The students also interviewed residents on the likely causes of beach pollution, the value of the beach in the socio-economic life of the residents of Sakumono Village and above all, samples of pebbles were picked through systematic sampling for further work in the classroom. Forty-two students (working in groups of 6) took part in the exercise, which lasted for three hours.
Key Learning Points
The exercise enabled the students to demonstrate key geographical abilities that indicate their preparedness for the IGCSE final examination in Geography. Students were able to describe human and physical landscapes (landforms, natural vegetation and land use). They also took copious notes and made field sketches of physical and human landscapes that may be used to stimulate geographical description and annotation. Again, students carried out a group or individual set of tasks, which include collection of primary data, observation, taking photographs and recording measurements.
In terms of knowledge with understanding, the students were able to demonstrate good knowledge and understanding of a wide range of geographical concepts, processes and patterns in terms of coastal landforms and the complex relationship between people and the coastal environment. Besides, students also exhibited a high-level of geographical skills and analysis. Here, students were able to select and show good understanding of a wide range of relevant skills and appropriate techniques. Indeed, students analysed and interpreted geographical information and critically evaluated how the residents of Sakumono Village and Tema Community 3 have contributed to the pollution currently taking place at the waterfront.

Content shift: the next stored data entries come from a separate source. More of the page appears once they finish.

<file path="config.mk">
export PLATFORM = sky130hd
export DESIGN_NAME = json_object_splitter_core
export DESIGN_NICKNAME = d
export VERILOG_FILES = /design/src/hdl/jos_pkg.sv /design/src/hdl/jos_step.sv /design/src/hdl/jos_out_buf.sv /design/src/hdl/json_object_splitter_core.sv
export SDC_FILE = /design/constraint.sdc
export NUM_CORES = 1
export LEC_CHECK = 0
export BUFFER_PORTS_ARGS = -buffer_cell sky130_fd_sc_hd__buf_4
export CORE_ASPECT_RATIO = 0.75
export CORE_MARGIN = 10
export CORE_UTILIZATION = 54
export DETAILED_ROUTE_END_ITERATION = 8
export MAX_ROUTING_LAYER = met4
export PLACE_DENSITY = 0.77
export RECOVER_POWER = 50
export SETUP_SLACK_MARGIN = 0.1
export SKIP_CTS_REPAIR_TIMING = 1
export SLEW_MARGIN = 20
export SYNTH_ARGS = -nofsm -noshare
export SYNTH_HDL_FRONTEND = slang
export SYNTH_HIERARCHICAL = 1
export SYNTH_SLANG_ARGS = --single-unit
</file>
<file path="constraint.sdc">
create_clock -name clk_i -period 3.05 [get_ports clk_i]
set_clock_uncertainty 0.2 [all_clocks]
set_input_delay 0.7625 -clock clk_i [delete_from_list [all_inputs] [get_ports clk_i]]
set_output_delay 0.7625 -clock clk_i [all_outputs]
set_load 0.01 [all_outputs]
</file>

Students individually drew conclusions from their findings and make evaluations related to the original objectives of the survey. They also have first hand experience of the limitations of some of the measurement techniques and instruments. Students also made balanced judgements and demonstrated an awareness of the different attitudes and priorities of individuals and groups that visit the beach. Thus, the problematical nature of the interaction between people and the beach environment.
The exercise gave the students a feel of taking lessons outsides the classroom. Undoubtedly, it was a successful exercise and we thank the Principal, the SMT and the support staff from the Science Department.